There’s one major hypothesis about the cause of depression that antidepressant drugs are based on: the monoamine hypothesis. This theory suggests that depression is caused by a deficiency in serotonin and norepinephrine, which has led to 90 percent of all antidepressant drugs being developed to treat that deficiency.
The problem: 30 percent of people on antidepressants do not experience a positive effect from the medication, neuroscientists at Hiroshima University say.
“Thirty percent of people on these drugs do not experience an effect,” said Yumiko Saito and Yuki Kobayashi said, neuroscientists at HU’s Graduate School of Integrated Arts and Sciences. “Obviously, we need a new drug! We need another explanation for what could cause depression.”
Researchers from Hiroshima University conducted a swim test with mice to measure their immobility times in the water, with longer immobility times indicating increased depressed behavior.
A hormone receptor called MCHR1 was at the center of their findings, as the receptor regulates sleep, feeding and mood responses. They say that when mice were given a drug that stops the hormone receptor from working, immobility times did not change.
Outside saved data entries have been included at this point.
## src/verilog/mission_cmd_pkg.sv

```systemverilog
`default_nettype none
package mission_cmd_pkg;
    // Clock rate and bus timing
    localparam int CLK_MHZ     = 100;
    localparam int RST_MIN_US  = 480;
    localparam int PD_WAIT_US  = 30;
    localparam int PD_LOW_US   = 120;
    localparam int CLEAR_US    = 500;
    // Least time rounds up, longest time rounds down (whole microseconds here)
    localparam int RST_MIN_CYC = RST_MIN_US * CLK_MHZ;
    localparam int PD_WAIT_CYC = PD_WAIT_US * CLK_MHZ;
    localparam int PD_LOW_CYC  = PD_LOW_US * CLK_MHZ;
    localparam int CLEAR_CYC   = CLEAR_US * CLK_MHZ;

    // Command bytes and loop answers
    localparam logic [7:0] ROM_SKIP    = 8'hCC;
    localparam logic [7:0] FN_WRITE_SP = 8'h0F;
    localparam logic [7:0] FN_READ_SP  = 8'hAA;
    localparam logic [7:0] FN_COPY_SP  = 8'h55;
    localparam logic [7:0] FN_CLEAR    = 8'h3C;
    localparam logic [7:0] LOOP_OK     = 8'hAA;
    localparam logic [7:0] LOOP_FAIL   = 8'hFF;

    // Register addresses, field positions, reset values
    localparam logic [15:0] RTC_BASE   = 16'h0200;
    localparam logic [15:0] RTC_LAST   = 16'h0206;
    localparam logic [15:0] CTL_ADDR   = 16'h020E;
    localparam logic [15:0] STAT_ADDR  = 16'h0214;
    localparam int          CTL_OSC_OFF_BIT = 7;
    localparam int          CTL_CLR_EN_BIT  = 6;
    localparam int          STAT_MIP_BIT    = 5;
    localparam int          STAT_MEMORY_CLEARED_FLAG_BIT = 3;
    localparam logic [7:0]  CTL_RESET  = 8'h00;
    localparam logic [7:0]  RTC_RESET  = 8'h00;
    localparam logic [4:0]  SP_LAST    = 5'h1F;
    localparam logic [15:0] CRC_INIT   = 16'h0000;
    localparam logic [15:0] CRC_POLY_R = 16'hA001;

    typedef enum logic [3:0] {
        ST_IDLE  = 4'h0,
        ST_ROM   = 4'h1,
        ST_FUNC  = 4'h3,
        ST_TA1   = 4'h2,
        ST_TA2   = 4'h6,
        ST_WDATA = 4'h7,
        ST_TXCRC = 4'h5,
        ST_RSEND = 4'h4,
        ST_CAUTH = 4'hC,
        ST_COPY  = 4'hD,
        ST_LOOP  = 4'hF
    } cmd_state_t;
endpackage : mission_cmd_pkg
`default_nettype wire

```

## src/verilog/mission_setup_scratchpad_cmds.sv

```systemverilog
`timescale 1ns/1ns
`default_nettype none
module mission_setup_scratchpad_cmds
    import mission_cmd_pkg::*;
#(
    parameter int RST_MIN_CYC_P = RST_MIN_CYC,
    parameter int PD_LOW_CYC_P  = PD_LOW_CYC,
    parameter int CLEAR_CYC_P   = CLEAR_CYC
) (
    input  wire logic        clk_sys,
    input  wire logic        reset,
    input  wire logic        dq_in,
    output logic             dq_out,
    output logic             dq_oe,
    input  wire logic        rx_valid,
    input  wire logic [7:0]  rx_data,
    input  wire logic        tx_taken,
    output logic [7:0]       tx_data,
    input  wire logic        mission_start,
    output logic [55:0]      rtc_value,
    output logic [7:0]       control_byte,
    output logic             mission_active,
    output logic             memory_cleared,
    output logic             log_clear_busy
);
    localparam int CCW = $clog2(CLEAR_CYC_P + 1);

    if (CLEAR_CYC_P < 1 || CLEAR_CYC_P > CLEAR_CYC) begin : g_bad_par
        $error("clear time must be 1 to CLEAR_CYC cycles");
    end

    // Reflected CRC-16, one byte LSB first
    function automatic logic [15:0] crc16_byte(input logic [15:0] c, input logic [7:0] d);
        logic [15:0] r;
        r = c;
        for (int i = 0; i < 8; i++) begin
            if (r[0] ^ d[i]) begin
                r = (r >> 1) ^ CRC_POLY_R;
            end else begin
                r = r >> 1;
            end
        end
        return r;
    endfunction : crc16_byte

    cmd_state_t     state_r;
    logic [7:0]     ta1_r;
    logic [7:0]     ta2_r;
    logic [4:0]     end_off_r;
    logic           aa_r;
    logic [7:0]     scratch_r [32];
    logic [4:0]     wptr_r;
    logic [5:0]     sidx_r;
    logic [15:0]    crc_r;
    logic [7:0]     tx_data_r;
    logic [1:0]     auth_cnt_r;
    logic           auth_ok_r;
    logic [4:0]     cidx_r;
    logic [7:0]     rtc_r [7];
    logic [7:0]     ctl_r;
    logic           mip_r;
    logic           memory_cleared_flag_r;
    logic [CCW-1:0] clr_cnt_r;
    logic           clr_busy_r;
    logic           bus_reset;
    logic [15:0]    crc_rx;
    logic [15:0]    crc_tx;
    logic [7:0]     es_byte;
    logic [4:0]     rd_pos;
    logic           rd_last;
    logic [5:0]     sidx_inc;
    logic [7:0]     rd_nxt;
    logic [7:0]     auth_exp;
    logic           copy_wr;
    logic [15:0]    copy_addr;
    logic [7:0]     copy_data;
    logic           rtc_hit;
    logic           clr_go;
    logic           clr_done;

    presence_gen #(
        .RST_MIN_CYC_P (RST_MIN_CYC_P),
        .PD_LOW_CYC_P  (PD_LOW_CYC_P)
    ) u_presence (
        .clk_sys   (clk_sys),
        .reset     (reset),
        .dq_in     (dq_in),
        .dq_out    (dq_out),
        .dq_oe     (dq_oe),
        .bus_reset (bus_reset)
    );

    // Byte-path helpers shared by the sequencer and the checks
    assign crc_rx   = crc16_byte(crc_r, rx_data);
    assign crc_tx   = crc16_byte(crc_r, tx_data_r);
    assign es_byte  = {aa_r, 2'b00, end_off_r};
    assign rd_pos   = ta1_r[4:0] + sidx_r[4:0] - 5'd3;
    assign rd_last  = (sidx_r >= 6'd3) && (rd_pos == SP_LAST);
    assign sidx_inc = sidx_r + 6'd1;

    // Next byte of the read-back: header first, then data from start offset
    always_comb begin
        unique case (sidx_inc)
            6'd1:    rd_nxt = ta2_r;
            6'd2:    rd_nxt = es_byte;
            default: rd_nxt = scratch_r[ta1_r[4:0] + sidx_inc[4:0] - 5'd3];
        endcase
    end

    // Authorization bytes expected in arrival order
    always_comb begin
        unique case (auth_cnt_r)
            2'd0:    auth_exp = ta1_r;
            2'd1:    auth_exp = ta2_r;
            default: auth_exp = es_byte;
        endcase
    end

    // Command sequencer; a bus reset always restarts at the ROM byte
    always_ff @(posedge clk_sys) begin
        if (reset) begin
            state_r    <= ST_IDLE;
            ta1_r      <= 8'h00;
            ta2_r      <= 8'h00;
            end_off_r  <= 5'h00;
            aa_r       <= 1'b0;
            wptr_r     <= 5'h00;
            sidx_r     <= 6'h00;
            crc_r      <= CRC_INIT;
            tx_data_r  <= LOOP_FAIL;
            auth_cnt_r <= 2'h0;
            auth_ok_r  <= 1'b0;
            cidx_r     <= 5'h00;
        end else if (bus_reset) begin
            state_r   <= ST_ROM;
            crc_r     <= CRC_INIT;
            tx_data_r <= LOOP_FAIL;
        end else begin
            unique case (state_r)
                ST_IDLE: begin
                end
                ST_ROM: if (rx_valid) begin
                    state_r <= (rx_data == ROM_SKIP) ? ST_FUNC : ST_IDLE;
                end
                ST_FUNC: if (rx_valid) begin
                    crc_r <= crc_rx;
                    unique case (rx_data)
                        FN_WRITE_SP: begin
                            state_r <= ST_TA1;
                            aa_r    <= 1'b0;
                        end
                        FN_READ_SP: begin
                            state_r   <= ST_RSEND;
                            sidx_r    <= 6'h00;
                            tx_data_r <= ta1_r;
                        end
                        FN_COPY_SP: begin
                            state_r    <= ST_CAUTH;
                            auth_cnt_r <= 2'h0;
                            auth_ok_r  <= 1'b1;
                        end
                        default: state_r <= ST_IDLE;
                    endcase
                end
                ST_TA1: if (rx_valid) begin
                    ta1_r   <= rx_data;
                    crc_r   <= crc_rx;
                    state_r <= ST_TA2;
                end
                ST_TA2: if (rx_valid) begin
                    ta2_r     <= rx_data;
                    crc_r     <= crc_rx;
                    wptr_r    <= ta1_r[4:0];
                    end_off_r <= ta1_r[4:0];
                    state_r   <= ST_WDATA;
                end
                ST_WDATA: if (rx_valid) begin
                    crc_r     <= crc_rx;
                    end_off_r <= wptr_r;
                    wptr_r    <= wptr_r + 5'd1;
                    if (wptr_r == SP_LAST) begin
                        state_r   <= ST_TXCRC;
                        sidx_r    <= 6'h00;
                        tx_data_r <= ~crc_rx[7:0];
                    end
                end
                ST_RSEND: if (tx_taken) begin
                    crc_r  <= crc_tx;
                    sidx_r <= sidx_inc;
                    if (rd_last) begin
                        state_r   <= ST_TXCRC;
                        sidx_r    <= 6'h00;
                        tx_data_r <= ~crc_tx[7:0];
                    end else begin
                        tx_data_r <= rd_nxt;
                    end
                end
                ST_TXCRC: if (tx_taken) begin
                    if (sidx_r == 6'h00) begin
                        sidx_r    <= 6'h01;
                        tx_data_r <= ~crc_r[15:8];
                    end else begin
                        state_r   <= ST_LOOP;
                        tx_data_r <= LOOP_FAIL;
                    end
                end
                ST_CAUTH: if (rx_valid) begin
                    auth_cnt_r <= auth_cnt_r + 2'd1;
                    auth_ok_r  <= auth_ok_r && (rx_data == auth_exp);
                    cidx_r     <= ta1_r[4:0];
                    if (auth_cnt_r == 2'd2) begin
                        if (auth_ok_r && (rx_data == auth_exp)) begin
                            state_r <= ST_COPY;
                        end else begin
                            state_r   <= ST_LOOP;
                            tx_data_r <= LOOP_FAIL;
                        end
                    end
                end
                ST_COPY: begin
                    cidx_r <= cidx_r + 5'd1;
                    if (cidx_r == end_off_r) begin
                        aa_r      <= 1'b1;
                        state_r   <= ST_LOOP;
                        tx_data_r <= LOOP_OK;
                    end
                end
                ST_LOOP: begin
                end
                default: state_r <= ST_IDLE;
            endcase
        end
    end

    // Scratchpad storage; only the write phase touches it
    always_ff @(posedge clk_sys) begin
        if (reset) begin
            for (int i = 0; i < 32; i++) begin
                scratch_r[i] <= 8'h00;
            end
        end else if (state_r == ST_WDATA && rx_valid) begin
            scratch_r[wptr_r] <= rx_data;
        end
    end

    // Copy walks one byte per cycle from start to ending offset
    assign copy_wr   = (state_r == ST_COPY);
    assign copy_addr = {ta2_r, ta1_r[7:5], cidx_r};
    assign copy_data = scratch_r[cidx_r];
    assign rtc_hit   = (copy_addr >= RTC_BASE) && (copy_addr <= RTC_LAST);

    // Clock and control registers; addresses outside the map are ignored
    always_ff @(posedge clk_sys) begin
        if (reset) begin
            for (int i = 0; i < 7; i++) begin
                rtc_r[i] <= RTC_RESET;
            end
            ctl_r <= CTL_RESET;
        end else begin
            if (copy_wr && rtc_hit) begin
                rtc_r[copy_addr[2:0]] <= copy_data;
            end
            // One clear per enable, so a stray command cannot wipe a new log
            if (clr_done) begin
                ctl_r[CTL_CLR_EN_BIT] <= 1'b0;
            end
            // Copied value comes last, so a fresh enable wins over the self-clear
            if (copy_wr && copy_addr == CTL_ADDR) begin
                ctl_r <= copy_data;
            end
        end
    end

    // Mission flag: start sets it, a copied zero clears it; set wins
    always_ff @(posedge clk_sys) begin
        if (reset) begin
            mip_r <= 1'b0;
        end else if (mission_start) begin
            mip_r <= 1'b1;
        end else if (copy_wr && copy_addr == STAT_ADDR && !copy_data[STAT_MIP_BIT]) begin
            mip_r <= 1'b0;
        end
    end

    // Cleared flag: clear completion sets it, a new mission drops it
    always_ff @(posedge clk_sys) begin
        if (reset) begin
            memory_cleared_flag_r <= 1'b0;
        end else if (clr_done) begin
            memory_cleared_flag_r <= 1'b1;
        end else if (mission_start) begin
            memory_cleared_flag_r <= 1'b0;
        end
    end

    // Clear needs the enable, a running oscillator and no mission
    assign clr_go = (state_r == ST_FUNC) && rx_valid && (rx_data == FN_CLEAR) &&
                    ctl_r[CTL_CLR_EN_BIT] && !ctl_r[CTL_OSC_OFF_BIT] && !mip_r;
    assign clr_done = clr_busy_r && (clr_cnt_r == '0);

    // Clear timer; busy never outlasts the settling wait
    always_ff @(posedge clk_sys) begin
        if (reset) begin
            clr_busy_r <= 1'b0;
            clr_cnt_r  <= '0;
        end else if (clr_go && !clr_busy_r) begin
            clr_busy_r <= 1'b1;
            clr_cnt_r  <= CCW'(CLEAR_CYC_P - 1);
        end else if (clr_done) begin
            clr_busy_r <= 1'b0;
        end else if (clr_busy_r) begin
            clr_cnt_r <= clr_cnt_r - 1'b1;
        end
    end

    assign tx_data        = tx_data_r;
    assign rtc_value      = {rtc_r[6], rtc_r[5], rtc_r[4], rtc_r[3],
                             rtc_r[2], rtc_r[1], rtc_r[0]};
    assign control_byte   = ctl_r;
    assign mission_active = mip_r;
    assign memory_cleared = memory_cleared_flag_r;
    assign log_clear_busy = clr_busy_r;
endmodule : mission_setup_scratchpad_cmds
`default_nettype wire

```

## src/verilog/presence_gen.sv

```systemverilog
`timescale 1ns/1ns
`default_nettype none
module presence_gen
    import mission_cmd_pkg::*;
#(
    parameter int RST_MIN_CYC_P = RST_MIN_CYC,
    parameter int PD_LOW_CYC_P  = PD_LOW_CYC
) (
    input  wire logic clk_sys,
    input  wire logic reset,
    input  wire logic dq_in,
    output logic      dq_out,
    output logic      dq_oe,
    output logic      bus_reset
);
    localparam int CW = $clog2(RST_MIN_CYC_P + PD_LOW_CYC_P + PD_WAIT_CYC + 1);

    if (RST_MIN_CYC_P < 2 || PD_LOW_CYC_P < 1) begin : g_bad_par
        $error("presence_gen: timing parameters too small");
    end

    logic [2:0]    sync_r;
    logic          lvl_r;
    logic          lvl_d_r;
    logic [CW-1:0] low_cnt_r;
    logic [CW-1:0] pd_cnt_r;
    logic          pd_wait_r;
    logic          dq_oe_r;
    logic          bus_reset_r;

    // Three stages; a level counts once the last two agree
    always_ff @(posedge clk_sys) begin
        if (reset) begin
            sync_r  <= 3'h7;
            lvl_r   <= 1'b1;
            lvl_d_r <= 1'b1;
        end else begin
            sync_r  <= {sync_r[1:0], dq_in};
            lvl_d_r <= lvl_r;
            if (sync_r[1] == sync_r[2]) begin
                lvl_r <= sync_r[2];
            end
        end
    end

    // Measure master low time; long enough and released means bus reset
    always_ff @(posedge clk_sys) begin
        if (reset) begin
            low_cnt_r   <= '0;
            bus_reset_r <= 1'b0;
        end else begin
            bus_reset_r <= lvl_r && !lvl_d_r && (low_cnt_r >= CW'(RST_MIN_CYC_P));
            if (lvl_r || dq_oe_r) begin
                low_cnt_r <= '0;
            end else if (low_cnt_r != CW'(RST_MIN_CYC_P)) begin
                low_cnt_r <= low_cnt_r + 1'b1;
            end
        end
    end

    // Presence answer: wait, then pull the line low for a fixed time
    always_ff @(posedge clk_sys) begin
        if (reset) begin
            pd_cnt_r  <= '0;
            pd_wait_r <= 1'b0;
            dq_oe_r   <= 1'b0;
        end else if (bus_reset_r) begin
            pd_cnt_r  <= CW'(PD_WAIT_CYC - 1);
            pd_wait_r <= 1'b1;
            dq_oe_r   <= 1'b0;
        end else if (pd_cnt_r != '0) begin
            pd_cnt_r <= pd_cnt_r - 1'b1;
        end else if (pd_wait_r) begin
            pd_wait_r <= 1'b0;
            dq_oe_r   <= 1'b1;
            pd_cnt_r  <= CW'(PD_LOW_CYC_P - 1);
        end else begin
            dq_oe_r <= 1'b0;
        end
    end

    assign dq_out    = 1'b0;
    assign dq_oe     = dq_oe_r;
    assign bus_reset = bus_reset_r;
endmodule : presence_gen
`default_nettype wire

```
“Mice with more RGS8 in their nervous system recorded shorter immobility times than those with a normal amount of RGS8,” the researchers said in a statement. “When given an antidepressant drug that acts on monoamines, though, the RGS8 mice had even shorter immobility times. However, when the mice were given a drug that stops MCHR1 from working, immobility time did not change.”
Saito said that the study showed that monoamines were not a cause of the depressive behavior in the mice and that the effects of the RGS8 protein were at fault.
“These mice showed a new type of depression,” Saito said. “Monoamines appeared to not be involved in this depressive behavior. Instead, MCHR1 was.”
Researchers hope that future research will help encourage antidepressants to be developed around depression causes outside of the monoamine hypothesis.